Marcin Romanowski, choć przebywa na Węgrzech w ramach azylu politycznego, unikając odpowiedzialności za Fundusz Sprawiedliwości, pokazał swoje oświadczenie majątkowe. Czy przygotowuje się na dłuższy pobyt nad Dunajem? Oto szczegóły.


Poseł na uchodźstwie Marcin Romanowski nie posiada żadnych nieruchomości: ani domu, ani mieszkania, ani gruntu - tak wynika z najnowszego oświadczenia majątkowego. Jego głównym źródłem dochodów była dieta poselska: 43,8 tys. zł i uposażenie - 131,4 tys. zł. Ekwiwalent za urlop jeszcze z Ministerstwa Sprawiedliwości, gdzie w poprzedniej kadencji piastował stanowisko wiceministra, wyniósł 40,8 tys. zł (plus zwrot składek ZUS).

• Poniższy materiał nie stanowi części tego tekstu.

==> config.mk <==
export PLATFORM = sky130hd
export DESIGN_NAME = ltl_report_collector
export DESIGN_NICKNAME = d
export VERILOG_FILES = /design/src/rtl/ltl_report_collector.sv
export SDC_FILE = /design/constraint.sdc
export NUM_CORES = 1
export LEC_CHECK = 0
export CAP_MARGIN = 20
export CELL_PAD_IN_SITES_DETAIL_PLACEMENT = 0
export CELL_PAD_IN_SITES_GLOBAL_PLACEMENT = 1
export CORE_ASPECT_RATIO = 1.5
export CORE_MARGIN = 2
export CORE_UTILIZATION = 47
export CTS_CLUSTER_DIAMETER = 50
export DETAILED_ROUTE_END_ITERATION = 8
export DONT_BUFFER_PORTS = 1
export HOLD_SLACK_MARGIN = 0.12
export PLACE_DENSITY_LB_ADDON = 0.1
export SYNTH_ARGS = -nofsm -noshare
export SYNTH_HDL_FRONTEND = slang
export SYNTH_SLANG_ARGS = --single-unit
==> constraint.sdc <==
create_clock -name clk -period 4 [get_ports clk]
set_clock_uncertainty 0.05 [all_clocks]
set_input_delay 0.8 -clock clk [delete_from_list [all_inputs] [get_ports clk]]
set_output_delay 0.8 -clock clk [all_outputs]
set_load 0.02 [all_outputs]
--- config.mk ---
export PLATFORM = sky130hd
export DESIGN_NAME = trans_phase_drive
export DESIGN_NICKNAME = d
export VERILOG_FILES = /design/src/rtl/trans_phase_drive.sv
export SDC_FILE = /design/constraint.sdc
export NUM_CORES = 2
export LEC_CHECK = 0
export ABC_CLOCK_PERIOD_IN_PS = 15800
export BUFFER_PORTS_ARGS = -buffer_cell sky130_fd_sc_hd__buf_2
export CORE_AREA = 5 5 444 621
export DETAILED_ROUTE_END_ITERATION = 12
export DIE_AREA = 0 0 449 626
export HOLD_SLACK_MARGIN = 0.02
export PLACE_DENSITY = 0.51
export SLEW_MARGIN = 20
export SYNTH_ARGS = -nofsm -noshare
export SYNTH_HDL_FRONTEND = slang
export SYNTH_SLANG_ARGS = --single-unit
--- constraint.sdc ---
create_clock -name CLK -period 15.8 [get_ports CLK]
set_input_delay 1.58 -clock CLK [delete_from_list [all_inputs] [get_ports CLK]]
set_output_delay 1.58 -clock CLK [all_outputs]
set_load 0.01 [all_outputs]
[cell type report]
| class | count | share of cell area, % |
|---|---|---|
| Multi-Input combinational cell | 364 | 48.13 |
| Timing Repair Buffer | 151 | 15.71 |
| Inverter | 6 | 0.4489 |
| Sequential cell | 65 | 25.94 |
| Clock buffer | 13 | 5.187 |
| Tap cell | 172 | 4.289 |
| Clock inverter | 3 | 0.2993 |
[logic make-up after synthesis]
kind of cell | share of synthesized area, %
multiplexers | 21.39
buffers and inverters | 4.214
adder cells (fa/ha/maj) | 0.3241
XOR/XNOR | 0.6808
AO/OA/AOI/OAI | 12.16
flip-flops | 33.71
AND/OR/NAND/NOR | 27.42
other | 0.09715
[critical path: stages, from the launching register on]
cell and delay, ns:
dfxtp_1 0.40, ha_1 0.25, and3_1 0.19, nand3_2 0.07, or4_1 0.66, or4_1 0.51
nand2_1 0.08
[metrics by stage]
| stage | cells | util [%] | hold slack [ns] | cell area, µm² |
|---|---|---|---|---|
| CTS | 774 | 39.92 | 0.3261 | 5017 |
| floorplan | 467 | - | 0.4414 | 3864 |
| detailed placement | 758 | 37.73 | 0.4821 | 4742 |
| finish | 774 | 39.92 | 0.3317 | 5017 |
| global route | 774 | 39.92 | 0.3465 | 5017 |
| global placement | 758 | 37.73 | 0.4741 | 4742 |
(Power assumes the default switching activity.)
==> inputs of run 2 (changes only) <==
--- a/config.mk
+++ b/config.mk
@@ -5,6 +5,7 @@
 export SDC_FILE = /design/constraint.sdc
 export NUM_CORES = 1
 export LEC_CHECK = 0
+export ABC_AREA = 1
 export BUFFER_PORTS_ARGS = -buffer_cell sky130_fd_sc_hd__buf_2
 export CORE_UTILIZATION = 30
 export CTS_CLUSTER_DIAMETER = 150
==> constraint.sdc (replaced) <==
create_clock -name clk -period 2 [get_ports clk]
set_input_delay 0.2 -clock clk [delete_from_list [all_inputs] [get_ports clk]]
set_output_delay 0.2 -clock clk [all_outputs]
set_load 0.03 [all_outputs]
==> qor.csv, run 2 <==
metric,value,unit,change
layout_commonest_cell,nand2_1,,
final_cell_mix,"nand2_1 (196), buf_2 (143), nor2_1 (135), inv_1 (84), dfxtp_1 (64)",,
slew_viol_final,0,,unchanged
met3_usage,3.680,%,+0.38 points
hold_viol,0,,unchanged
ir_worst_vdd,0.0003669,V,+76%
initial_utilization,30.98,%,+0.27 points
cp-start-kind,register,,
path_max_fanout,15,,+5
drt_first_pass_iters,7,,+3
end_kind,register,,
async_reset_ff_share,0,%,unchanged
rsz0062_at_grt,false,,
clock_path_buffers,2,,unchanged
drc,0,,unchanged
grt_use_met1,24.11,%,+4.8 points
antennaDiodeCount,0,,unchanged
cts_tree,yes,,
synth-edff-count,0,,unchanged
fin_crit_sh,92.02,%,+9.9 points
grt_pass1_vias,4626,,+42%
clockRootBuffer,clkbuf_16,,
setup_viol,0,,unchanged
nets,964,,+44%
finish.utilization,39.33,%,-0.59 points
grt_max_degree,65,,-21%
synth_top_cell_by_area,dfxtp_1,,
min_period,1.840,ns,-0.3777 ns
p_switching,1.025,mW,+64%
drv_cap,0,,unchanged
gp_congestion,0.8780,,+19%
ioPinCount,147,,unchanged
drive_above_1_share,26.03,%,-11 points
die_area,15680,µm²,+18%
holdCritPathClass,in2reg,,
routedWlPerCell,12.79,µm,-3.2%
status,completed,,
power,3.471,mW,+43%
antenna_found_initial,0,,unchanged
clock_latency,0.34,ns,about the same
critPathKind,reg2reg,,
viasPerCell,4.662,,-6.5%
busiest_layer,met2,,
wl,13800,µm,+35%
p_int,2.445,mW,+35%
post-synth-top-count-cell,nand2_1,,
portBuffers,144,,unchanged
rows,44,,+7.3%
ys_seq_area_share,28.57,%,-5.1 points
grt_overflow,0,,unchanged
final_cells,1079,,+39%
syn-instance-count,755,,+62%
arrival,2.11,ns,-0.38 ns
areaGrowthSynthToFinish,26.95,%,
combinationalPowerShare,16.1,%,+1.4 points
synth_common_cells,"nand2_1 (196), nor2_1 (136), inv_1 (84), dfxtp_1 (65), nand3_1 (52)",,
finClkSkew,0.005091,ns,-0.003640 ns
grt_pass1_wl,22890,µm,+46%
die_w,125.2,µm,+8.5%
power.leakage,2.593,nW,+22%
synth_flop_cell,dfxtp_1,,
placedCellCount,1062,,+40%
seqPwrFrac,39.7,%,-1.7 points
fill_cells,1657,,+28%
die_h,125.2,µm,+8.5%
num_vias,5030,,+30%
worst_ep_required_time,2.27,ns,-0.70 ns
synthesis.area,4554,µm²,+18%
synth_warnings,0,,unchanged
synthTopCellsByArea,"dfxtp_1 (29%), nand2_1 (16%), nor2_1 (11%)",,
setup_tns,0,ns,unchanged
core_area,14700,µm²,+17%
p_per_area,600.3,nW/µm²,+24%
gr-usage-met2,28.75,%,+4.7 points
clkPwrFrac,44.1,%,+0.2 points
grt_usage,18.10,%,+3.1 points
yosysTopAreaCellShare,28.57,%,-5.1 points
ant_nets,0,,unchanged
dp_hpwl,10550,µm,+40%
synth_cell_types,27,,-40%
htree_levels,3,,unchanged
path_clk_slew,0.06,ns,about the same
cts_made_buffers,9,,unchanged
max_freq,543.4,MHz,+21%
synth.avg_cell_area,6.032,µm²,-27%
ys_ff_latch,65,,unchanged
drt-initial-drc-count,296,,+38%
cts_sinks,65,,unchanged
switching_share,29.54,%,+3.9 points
### config.mk
export PLATFORM = sky130hd
export DESIGN_NAME = ps2_kbd_rx_flat
export DESIGN_NICKNAME = d
export VERILOG_FILES = /design/src/rtl/ps2_kbd_rx_if.sv /design/src/rtl/ps2_kbd_rx.sv /design/src/flat_wrapper.sv
export SDC_FILE = /design/constraint.sdc
export NUM_CORES = 1
export LEC_CHECK = 0
export ABC_CLOCK_PERIOD_IN_PS = 6650
export BUFFER_PORTS_ARGS = -buffer_cell sky130_fd_sc_hd__buf_2
export CORE_MARGIN = 10
export CORE_UTILIZATION = 60
export CTS_CLUSTER_SIZE = 24
export DETAILED_ROUTE_END_ITERATION = 8
export PLACE_DENSITY = 0.79
export SYNTH_ARGS = -nofsm -noshare
export SYNTH_HDL_FRONTEND = slang
export SYNTH_SLANG_ARGS = --single-unit
### constraint.sdc
create_clock -name clk -period 6.65 [get_ports clk]
set_input_delay 0.9975 -clock clk [delete_from_list [all_inputs] [get_ports clk]]
set_output_delay 0.9975 -clock clk [all_outputs]
set_load 0.05 [all_outputs]
### src/rtl/ps2_kbd_rx_if.sv
// -----------------------------------------------------------------------------
// ps2_kbd_rx_if
//   Key-event stream between the PS/2 keyboard receiver and its consumer.
//
//   Handshake: out_valid/out_ready follow strict valid/ready rules. The source
//   holds out_valid and out_data stable until a cycle in which both out_valid
//   and out_ready are high. That cycle transfers exactly one event. out_ready
//   may be driven freely and never depends on out_valid being low.
//
//   Signals:
//     out_valid  source -> sink  event available
//     out_ready  sink -> source  sink accepts the event this cycle
//     out_data   source -> sink  {ext, brk, code[7:0]}
//
//   Modports:
//     master  the event source (receiver)
//     slave   the event sink (bus register / CPU side)
// -----------------------------------------------------------------------------
interface ps2_kbd_rx_if;
    logic       out_valid;
    logic       out_ready;
    logic [9:0] out_data;

    modport master (output out_valid, output out_data, input out_ready);
    modport slave  (input out_valid, input out_data, output out_ready);
endinterface

### src/rtl/ps2_kbd_rx.sv
// -----------------------------------------------------------------------------
// ps2_kbd_rx
//   PS/2 keyboard receiver. Synchronises the raw PS/2 lines, glitch-filters the
//   clock, deframes 11-bit frames (start, 8 data LSB first, odd parity, stop),
//   reports parity/frame errors, aborts stalled frames after a timeout and
//   queues good bytes in a show-ahead FIFO drained by a valid/ready stream.
//
//   Optional build macro PS2_KBD_EVENT_DECODE_EN: when defined, 0xE0 and 0xF0
//   are absorbed as extended/break prefixes and folded into the following
//   event's ext/brk bits. When undefined every good byte is queued with
//   ext = brk = 0.
//
//   Ports:
//     clk, reset     system clock, synchronous active-high reset
//     ps2_clk        raw PS/2 clock (asynchronous)
//     ps2_data       raw PS/2 data (asynchronous)
//     evt            key-event stream (out_valid/out_ready/out_data)
//     fifo_level     number of entries held
//     overflow       sticky, an event was dropped on a full FIFO
//     overflow_clr   clears overflow (a same-cycle new overflow wins)
//     parity_err     one-cycle pulse, bad parity
//     frame_err      one-cycle pulse, stop bit 0 or timeout
//     err_count      saturating count of parity/frame errors
//     busy           receive FSM not idle
//     fsm_state      receive FSM state (0 idle, 1 shift, 2 check)
// -----------------------------------------------------------------------------
module ps2_kbd_rx #(
    parameter int FIFO_DEPTH     = 8,
    parameter int SYNC_STAGES    = 2,
    parameter int FILTER_LEN     = 4,
    parameter int TIMEOUT_CYCLES = 20000,
    localparam int PTR_W = $clog2(FIFO_DEPTH),
    localparam int LVL_W = PTR_W + 1
) (
    input  logic             clk,
    input  logic             reset,
    input  logic             ps2_clk,
    input  logic             ps2_data,
    ps2_kbd_rx_if.master     evt,
    output logic [LVL_W-1:0] fifo_level,
    output logic             overflow,
    input  logic             overflow_clr,
    output logic             parity_err,
    output logic             frame_err,
    output logic [7:0]       err_count,
    output logic             busy,
    output logic [1:0]       fsm_state
);

    localparam int FCNT_W = $clog2(FILTER_LEN + 1);
    localparam int TO_W   = $clog2(TIMEOUT_CYCLES + 1);

    // ---------------- input synchronisers (idle-high lines) ----------------
    logic [SYNC_STAGES-1:0] clk_sync;
    logic [SYNC_STAGES-1:0] data_sync;
    logic                   clk_s;
    logic                   data_s;

    always_ff @(posedge clk) begin
        if (reset) begin
            clk_sync  <= '1;
            data_sync <= '1;
        end else begin
            clk_sync  <= {clk_sync[SYNC_STAGES-2:0], ps2_clk};
            data_sync <= {data_sync[SYNC_STAGES-2:0], ps2_data};
        end
    end

    assign clk_s  = clk_sync[SYNC_STAGES-1];
    assign data_s = data_sync[SYNC_STAGES-1];

    // ---------------- clock glitch filter and falling-edge strobe ----------
    // filt_cnt counts consecutive samples that disagree with filt_clk; any
    // agreeing sample restarts the count, so short glitches never get through.
    logic [FCNT_W-1:0] filt_cnt;
    logic              filt_clk;
    logic              filt_clk_q;
    logic              strobe;

    always_ff @(posedge clk) begin
        if (reset) begin
            filt_cnt   <= '0;
            filt_clk   <= 1'b1;
            filt_clk_q <= 1'b1;
        end else begin
            filt_clk_q <= filt_clk;
            if (clk_s == filt_clk) begin
                filt_cnt <= '0;
            end else if (filt_cnt == FCNT_W'(FILTER_LEN - 1)) begin
                filt_clk <= clk_s;
                filt_cnt <= '0;
            end else begin
                filt_cnt <= filt_cnt + 1'b1;
            end
        end
    end

    assign strobe = filt_clk_q & ~filt_clk;

    // ---------------- receive FSM ----------------
    typedef enum logic [1:0] {
        S_IDLE  = 2'd0,
        S_SHIFT = 2'd1,
        S_CHECK = 2'd2
    } state_t;

    state_t           state;
    logic [3:0]       bitcnt;
    logic [9:0]       shreg;      // after 10 shifts: [7:0] data, [8] parity, [9] stop
    logic [TO_W-1:0]  to_cnt;
    logic             push_req;
    logic [9:0]       push_data;
    logic             stop_ok;
    logic             par_ok;
`ifdef PS2_KBD_EVENT_DECODE_EN
    logic             ext_pend;
    logic             brk_pend;
`endif

    assign stop_ok = shreg[9];
    assign par_ok  = ^shreg[8:0];

    always_ff @(posedge clk) begin
        if (reset) begin
            state      <= S_IDLE;
            bitcnt     <= '0;
            shreg      <= '0;
            to_cnt     <= '0;
            push_req   <= 1'b0;
            push_data  <= '0;
            parity_err <= 1'b0;
            frame_err  <= 1'b0;
`ifdef PS2_KBD_EVENT_DECODE_EN
            ext_pend   <= 1'b0;
            brk_pend   <= 1'b0;
`endif
        end else begin
            parity_err <= 1'b0;
            frame_err  <= 1'b0;
            push_req   <= 1'b0;
            case (state)
                S_IDLE: begin
                    to_cnt <= '0;
                    if (strobe && !data_s) begin
                        state  <= S_SHIFT;
                        bitcnt <= '0;
                    end
                end
                S_SHIFT: begin
                    if (strobe) begin
                        to_cnt <= '0;
                        // LSB-first: each new bit enters at the top.
                        shreg  <= {data_s, shreg[9:1]};
                        if (bitcnt == 4'd9) begin
                            state <= S_CHECK;
                        end else begin
                            bitcnt <= bitcnt + 1'b1;
                        end
                    end else if (to_cnt == TO_W'(TIMEOUT_CYCLES - 1)) begin
                        state     <= S_IDLE;
                        frame_err <= 1'b1;
`ifdef PS2_KBD_EVENT_DECODE_EN
                        ext_pend  <= 1'b0;
                        brk_pend  <= 1'b0;
`endif
                    end else begin
                        to_cnt <= to_cnt + 1'b1;
                    end
                end
                S_CHECK: begin
                    state  <= S_IDLE;
                    to_cnt <= '0;
                    if (!stop_ok || !par_ok) begin
                        // A bad stop bit is reported as a frame error even
                        // if the parity is also wrong.
                        if (!stop_ok) frame_err  <= 1'b1;
                        else          parity_err <= 1'b1;
`ifdef PS2_KBD_EVENT_DECODE_EN
                        ext_pend <= 1'b0;
                        brk_pend <= 1'b0;
`endif
                    end else begin
`ifdef PS2_KBD_EVENT_DECODE_EN
                        if (shreg[7:0] == 8'hE0) begin
                            ext_pend <= 1'b1;
                        end else if (shreg[7:0] == 8'hF0) begin
                            brk_pend <= 1'b1;
                        end else begin
                            push_req  <= 1'b1;
                            push_data <= {ext_pend, brk_pend, shreg[7:0]};
                            ext_pend  <= 1'b0;
                            brk_pend  <= 1'b0;
                        end
`else
                        push_req  <= 1'b1;
                        push_data <= {2'b00, shreg[7:0]};
`endif
                    end
                end
                default: state <= S_IDLE;
            endcase
        end
    end

    assign busy      = (state != S_IDLE);
    assign fsm_state = state;

    // ---------------- error counter ----------------
    always_ff @(posedge clk) begin
        if (reset) begin
            err_count <= '0;
        end else if ((parity_err || frame_err) && err_count != 8'hFF) begin
            err_count <= err_count + 1'b1;
        end
    end

    // ---------------- show-ahead FIFO ----------------
    logic [9:0]       mem [FIFO_DEPTH];
    logic [PTR_W-1:0] wr_ptr;
    logic [PTR_W-1:0] rd_ptr;
    logic             full;
    logic             pop;
    logic             push_ok;

    assign full          = (fifo_level == LVL_W'(FIFO_DEPTH));
    assign evt.out_valid = (fifo_level != '0);
    assign evt.out_data  = evt.out_valid ? mem[rd_ptr] : '0;
    assign pop           = evt.out_valid && evt.out_ready;
    // A pop in the same cycle frees the slot, so a push to a full FIFO is
    // still accepted then.
    assign push_ok       = push_req && (!full || pop);

    always_ff @(posedge clk) begin
        if (push_ok) mem[wr_ptr] <= push_data;
    end

    always_ff @(posedge clk) begin
        if (reset) begin
            wr_ptr     <= '0;
            rd_ptr     <= '0;
            fifo_level <= '0;
            overflow   <= 1'b0;
        end else begin
            if (push_ok) wr_ptr <= wr_ptr + 1'b1;
            if (pop)     rd_ptr <= rd_ptr + 1'b1;
            case ({push_ok, pop})
                2'b10:   fifo_level <= fifo_level + 1'b1;
                2'b01:   fifo_level <= fifo_level - 1'b1;
                default: fifo_level <= fifo_level;
            endcase
            // New overflow takes priority over a same-cycle clear.
            if (push_req && !push_ok) overflow <= 1'b1;
            else if (overflow_clr)    overflow <= 1'b0;
        end
    end

endmodule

Wśród oszczędności poseł zadeklarował 30 tys. zł i 6 tys. euro. Nie posiada także mienia ruchomego, np. samochodu, wartego więcej niż 10 tys. zł.
Przeczytaj także
Oko przykuwa natomiast zabezpieczenie na jego rachunku bankowym na 114 mln zł. Jak zaznaczył polityk w oświadczeniu majątkowych, zostało ono "dokonane przez osoby, co do których istnieje uzasadnione podejrzenie popełnienia przestępstwa bezprawnego pozbawienia wolności" w związku z "politycznie motywowanym śledztwem w sprawie Funduszu Sprawiedliwości" (zapewne chodzi o te 11 zarzutów postawionych byłemu wiceministrowi w związku z nieprawidłowościami w Funduszu Sprawiedliwości, tj. udział w zorganizowanej grupie przestępczej).
Marcin Romanowski odniósł się także do swojego pobytu na Węgrzech. Przebywa tam "ze względu na uzasadnioną obawę braku dostępu do uczciwego wymiaru sprawiedliwości".